Ranking is not a regression or classification problem.

  • A document-level loss does not work for ranking problems because document scores should not be considered independently.
  • In other words, pointwise methods do not directly optimize ranking quality. A lower loss does not mean better ranking!

The Pairwise Approach

Instead of looking at document-level, consider pairs of documents.

$$ y_{q, d_{i}}>y_{q, d_{j}} \rightarrow d_{i} \succ d_{j} $$

Naive Pairwise Model

$$ P\left(d_{i} \succ d_{j}\right)=f\left(\vec{x}_{i}, \vec{x}_{j}\right) $$

This method would be quadratic in complexity: $O\left(N^{2}\right),$ during inference.
Pair-preferences have to be aggregated somehow. This can lead to paradoxical situations:

$$ \begin{array}{l} d_{1} \succ d_{2} \\ d_{2} \succ d_{3} \\ d_{3} \succ d_{1} \end{array} $$

Pairwise Loss Functions

The scoring model remains unchanged:

$$ f\left(\vec{x}_{i}\right)=s_{i} $$

But the loss function is based on document pairs:

$$ \mathcal{L}_{\text {pairwise }}=\sum_{d_{i} \succ d_{j}} \phi\left(s_{i}-s_{j}\right) $$

Thus we still score documents and then order according to scores.

Pairwise loss minimizes the average number of inversions in ranking:

  • $d_{i} \succ_{q} d_{j}$ but $d_{j}$ is ranked higher than $d_{i}$
    Pairwise loss generally has the following form [Chen et al., 2009],
    $$ \mathcal{L}_{\text {pairwise }}=\phi\left(s_{i}-s_{j}\right) $$

    where, $\phi$ can be,
  • Hinge function [Herbrich et al., 2000]: $\quad \phi(z)=\max (0,1-z)$
  • Exponential function [Freund et al., 2003]: $\quad \phi(z)=e^{-z}$
  • Logistic function [Burges et al., 2005]: $\phi(z)=\log \left(1+e^{-z}\right)$
  • etc.

State of the art Pairwise LTR model - RankNet

Issues with Pairwise LTR

What is the fundamental problem with Pairwise LTR?

PariwiseProblem
  • The scoring model scores documents independently: $f\left(\vec{x}_{d_{i}}\right)=s_{i} .$ The loss is based on document pairs, and minimizes the number of incorrect inversions:

    $$ \mathcal{L}_{\text {pairwise }}=\sum_{d_{i} \succ d_{j}} \phi\left(s_{i}-s_{j}\right) $$
  • However, not every document pair is equally important.

  • It is much more important to get the correct ordering of top documents than of the bottom documents.

  • For instance, the order of the top-5 is much more important than the order of
    documents after position 10 .

The Listwise Approach

The fundamental problem with the approaches so far is that they did not optimize ranking quality directly.

A LTR method should directly optimize the ranking metric we care about.

Ranking metrics can range from simple:

$$ \operatorname{precision}(R)=\frac{1}{|R|} \sum_{R_{i}} \operatorname{relevance}\left(R_{i}\right) $$

to much more complex, e.g.Discounted Cumulative Gain:

$$ D C G(R)=\sum_{R_{i}} \frac{2^{\text {relevance }\left(R_{i}\right)-1}}{\log (i+1)} $$

How do we optimize for these metrics?

  • These are non-continuous and non-differentiable.
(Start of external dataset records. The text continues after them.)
<file path="config.mk">
export PLATFORM = sky130hd
export DESIGN_NAME = hazard_detection_unit
export DESIGN_NICKNAME = d
export VERILOG_FILES = /design/src/rtl/hazard_detection_unit.sv
export SDC_FILE = /design/constraint.sdc
export NUM_CORES = 1
export LEC_CHECK = 0
export BUFFER_PORTS_ARGS = -buffer_cell sky130_fd_sc_hd__buf_4
export CAP_MARGIN = 20
export CORE_MARGIN = 2
export CORE_UTILIZATION = 40
export CTS_CLUSTER_SIZE = 30
export DETAILED_ROUTE_END_ITERATION = 10
export GPL_TIMING_DRIVEN = 0
export PLACE_DENSITY = 0.89
export RECOVER_POWER = 50
export SLEW_MARGIN = 0
export SYNTH_ARGS = -nofsm -noshare
export SYNTH_HDL_FRONTEND = slang
export SYNTH_SLANG_ARGS = --single-unit
</file>
<file path="constraint.sdc">
create_clock -name clk -period 2.6 [get_ports clk]
set_clock_uncertainty 0.1 [all_clocks]
set_input_delay 0.13 -clock clk [delete_from_list [all_inputs] [get_ports clk]]
set_output_delay 0.13 -clock clk [all_outputs]
set_load 0.05 [all_outputs]
</file>
[config.mk]
export PLATFORM = sky130hd
export DESIGN_NAME = uart_rx
export DESIGN_NICKNAME = d
export VERILOG_FILES = /design/src/rtl/uart_rx_pkg.sv /design/src/rtl/uart_rx_sampler.sv /design/src/rtl/uart_rx.sv
export SDC_FILE = /design/constraint.sdc
export NUM_CORES = 1
export LEC_CHECK = 0
export CAP_MARGIN = 10
export CORE_ASPECT_RATIO = 1.2
export CORE_MARGIN = 1.5
export CORE_UTILIZATION = 51
export CTS_BUF_LIST = sky130_fd_sc_hd__clkbuf_4 sky130_fd_sc_hd__clkbuf_8
export DETAILED_ROUTE_END_ITERATION = 7
export DONT_BUFFER_PORTS = 1
export MAX_ROUTING_LAYER = met4
export PLACE_DENSITY_LB_ADDON = 0.25
export RECOVER_POWER = 100
export SLEW_MARGIN = 20
export SYNTH_ARGS = -nofsm -noshare
export SYNTH_HDL_FRONTEND = slang
export SYNTH_HIERARCHICAL = 1
export SYNTH_SLANG_ARGS = --single-unit
[constraint.sdc]
create_clock -name clk -period 7.5 [get_ports clk]
set_input_delay 1.125 -clock clk [delete_from_list [all_inputs] [get_ports clk]]
set_output_delay 1.125 -clock clk [all_outputs]
set_load 0.01 [all_outputs]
Cannot take gradient.

State of the art listwise LTR models:

  • LambdaRank
    • Still used as state of the art ranking method.
  • ListNet and ListMLE
    • Create a probabilistic model for ranking, which is differentiable.
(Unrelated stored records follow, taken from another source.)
## src/rtl/integrator_sequencer_if.sv

```systemverilog
// integrator_sequencer_if: control and status bundle
// between the sequencer and the threshold integrator.
interface integrator_sequencer_if;
  logic        integ_resetn;
  logic        integ_enable;
  logic [31:0] integ_window;
  logic [14:0] integ_threshold;
  logic        integ_setup_done;
  logic        integ_over_threshold;
  logic        integ_err_overflow;
  logic        integ_err_underflow;

  modport master (
    output integ_resetn,
    output integ_enable,
    output integ_window,
    output integ_threshold,
    input  integ_setup_done,
    input  integ_over_threshold,
    input  integ_err_overflow,
    input  integ_err_underflow
  );

  modport slave (
    input  integ_resetn,
    input  integ_enable,
    input  integ_window,
    input  integ_threshold,
    output integ_setup_done,
    output integ_over_threshold,
    output integ_err_overflow,
    output integ_err_underflow
  );
endinterface

```

## src/rtl/integrator_sequencer.sv

```systemverilog
// integrator_sequencer: arm/setup/run/disarm sequencing
// and sticky fault supervision for the integrator.
module integrator_sequencer #(
  parameter int unsigned RESET_CYCLES  = 4,
  parameter int unsigned SETUP_TIMEOUT = 1000000
) (
  input  logic                          clk,
  input  logic                          aresetn,
  input  logic [31:0]                   cfg_window,
  input  logic [14:0]                   cfg_threshold,
  input  logic                          arm,
  input  logic                          disarm,
  input  logic                          clear_fault,
  integrator_sequencer_if.master        integ,
  output logic                          running,
  output logic                          fault,
  output logic [2:0]                    fault_code,
  output logic                          shutdown_req
);

  localparam logic [2:0] S_FLUSH = 3'd0;
  localparam logic [2:0] S_IDLE  = 3'd1;
  localparam logic [2:0] S_CHECK = 3'd2;
  localparam logic [2:0] S_WAIT  = 3'd3;
  localparam logic [2:0] S_RUN   = 3'd4;
  localparam logic [2:0] S_FAULT = 3'd5;

  localparam logic [7:0]  FLUSH_LOAD = 8'(RESET_CYCLES - 1);
  localparam logic [31:0] TMO_LAST   = 32'(SETUP_TIMEOUT - 1);

  logic [2:0]  state;
  logic [7:0]  flush_cnt;
  logic [31:0] tmo_cnt;
  logic        flag_hit;
  logic [2:0]  flag_code;

  // Integrator error flags ranked: overflow, underflow, over-threshold
  always_comb begin
    flag_hit  = 1'b1;
    flag_code = 3'd0;
    priority case (1'b1)
      integ.integ_err_overflow:   flag_code = 3'd5;
      integ.integ_err_underflow:  flag_code = 3'd6;
      integ.integ_over_threshold: flag_code = 3'd4;
      default:                    flag_hit  = 1'b0;
    endcase
  end

  // Sequencer state, counters and all registered outputs
  always_ff @(posedge clk) begin
    if (!aresetn) begin
      state                 <= S_FLUSH;
      flush_cnt             <= FLUSH_LOAD;
      tmo_cnt               <= 32'd0;
      integ.integ_resetn    <= 1'b0;
      integ.integ_enable    <= 1'b0;
      integ.integ_window    <= 32'd0;
      integ.integ_threshold <= 15'd0;
      running               <= 1'b0;
      fault                 <= 1'b0;
      fault_code            <= 3'd0;
      shutdown_req          <= 1'b0;
    end else begin
      unique case (state)
        S_FLUSH: begin
          integ.integ_resetn <= 1'b0;
          integ.integ_enable <= 1'b0;
          if (flush_cnt == 8'd0) begin
            state <= S_IDLE;
          end else begin
            flush_cnt <= flush_cnt - 8'd1;
          end
        end
        S_IDLE: begin
          integ.integ_resetn <= 1'b0;
          if (arm) begin
            integ.integ_window    <= cfg_window;
            integ.integ_threshold <= cfg_threshold;
            state                 <= S_CHECK;
          end
        end
        S_CHECK: begin
          if (integ.integ_window[31:11] == 21'd0) begin
            state        <= S_FAULT;
            fault        <= 1'b1;
            shutdown_req <= 1'b1;
            fault_code   <= 3'd1;
          end else if (integ.integ_threshold == 15'd0) begin
            state        <= S_FAULT;
            fault        <= 1'b1;
            shutdown_req <= 1'b1;
            fault_code   <= 3'd2;
          end else begin
            state              <= S_WAIT;
            tmo_cnt            <= 32'd0;
            integ.integ_resetn <= 1'b1;
            integ.integ_enable <= 1'b1;
          end
        end
        S_WAIT: begin
          tmo_cnt <= tmo_cnt + 32'd1;
          if (flag_hit) begin
            state              <= S_FAULT;
            fault              <= 1'b1;
            shutdown_req       <= 1'b1;
            fault_code         <= flag_code;
            integ.integ_enable <= 1'b0;
          end else if (disarm) begin
            state              <= S_FLUSH;
            flush_cnt          <= FLUSH_LOAD;
            integ.integ_resetn <= 1'b0;
            integ.integ_enable <= 1'b0;
          end else if (integ.integ_setup_done) begin
            state   <= S_RUN;
            running <= 1'b1;
          end else if (tmo_cnt == TMO_LAST) begin
            state              <= S_FAULT;
            fault              <= 1'b1;
            shutdown_req       <= 1'b1;
            fault_code         <= 3'd3;
            integ.integ_enable <= 1'b0;
          end
        end
        S_RUN: begin
          if (flag_hit) begin
            state              <= S_FAULT;
            fault              <= 1'b1;
            shutdown_req       <= 1'b1;
            fault_code         <= flag_code;
            integ.integ_enable <= 1'b0;
            running            <= 1'b0;
          end else if (disarm) begin
            state              <= S_FLUSH;
            flush_cnt          <= FLUSH_LOAD;
            integ.integ_resetn <= 1'b0;
            integ.integ_enable <= 1'b0;
            running            <= 1'b0;
          end
        end
        S_FAULT: begin
          integ.integ_enable <= 1'b0;
          if (clear_fault) begin
            state              <= S_FLUSH;
            flush_cnt          <= FLUSH_LOAD;
            integ.integ_resetn <= 1'b0;
            fault              <= 1'b0;
            shutdown_req       <= 1'b0;
            fault_code         <= 3'd0;
          end
        end
        default: begin
          state              <= S_FLUSH;
          flush_cnt          <= FLUSH_LOAD;
          integ.integ_resetn <= 1'b0;
          integ.integ_enable <= 1'b0;
          running            <= 1'b0;
        end
      endcase
    end
  end

endmodule
```

## src/flat_wrapper.sv

```systemverilog
// flat-port wrapper written by rule: the top's interface ports become plain ports
module integrator_sequencer_flat 
#(
  parameter int unsigned RESET_CYCLES  = 4,
  parameter int unsigned SETUP_TIMEOUT = 1000000
)
  (clk, aresetn, cfg_window, cfg_threshold, arm, disarm, clear_fault, running, fault, fault_code, shutdown_req, integ_integ_resetn, integ_integ_enable, integ_integ_window, integ_integ_threshold, integ_integ_setup_done, integ_integ_over_threshold, integ_integ_err_overflow, integ_integ_err_underflow);
  integrator_sequencer_if integ_i ();
  input  logic clk;
  input  logic aresetn;
  input  logic [31:0] cfg_window;
  input  logic [14:0] cfg_threshold;
  input  logic arm;
  input  logic disarm;
  input  logic clear_fault;
  output logic running;
  output logic fault;
  output logic [2:0] fault_code;
  output logic shutdown_req;
  output wire logic [$bits(integ_i.integ_resetn)-1:0] integ_integ_resetn;
  output wire logic [$bits(integ_i.integ_enable)-1:0] integ_integ_enable;
  output wire logic [$bits(integ_i.integ_window)-1:0] integ_integ_window;
  output wire logic [$bits(integ_i.integ_threshold)-1:0] integ_integ_threshold;
  input wire logic [$bits(integ_i.integ_setup_done)-1:0] integ_integ_setup_done;
  input wire logic [$bits(integ_i.integ_over_threshold)-1:0] integ_integ_over_threshold;
  input wire logic [$bits(integ_i.integ_err_overflow)-1:0] integ_integ_err_overflow;
  input wire logic [$bits(integ_i.integ_err_underflow)-1:0] integ_integ_err_underflow;
  assign integ_integ_resetn = integ_i.integ_resetn;
  assign integ_integ_enable = integ_i.integ_enable;
  assign integ_integ_window = integ_i.integ_window;
  assign integ_integ_threshold = integ_i.integ_threshold;
  assign integ_i.integ_setup_done = integ_integ_setup_done;
  assign integ_i.integ_over_threshold = integ_integ_over_threshold;
  assign integ_i.integ_err_overflow = integ_integ_err_overflow;
  assign integ_i.integ_err_underflow = integ_integ_err_underflow;
  integrator_sequencer #(.RESET_CYCLES(RESET_CYCLES), .SETUP_TIMEOUT(SETUP_TIMEOUT)) u_core (.clk(clk), .aresetn(aresetn), .cfg_window(cfg_window), .cfg_threshold(cfg_threshold), .arm(arm), .disarm(disarm), .clear_fault(clear_fault), .integ(integ_i), .running(running), .fault(fault), .fault_code(fault_code), .shutdown_req(shutdown_req));
endmodule
```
Some remarks - distinction between pairwise and listwise is not helpful:

  • The derivatives of listwise losses always reduce to weighted pairwise derivatives (LambdaRank is explicit, ListNet does this implicitly).
  • The LambdaRank with the Average Relevant Rank metric is equivalent to the pairwise RankNet loss.
  • In the field there are often categorization mistakes, e.g. calling LambdaRank a pairwise method.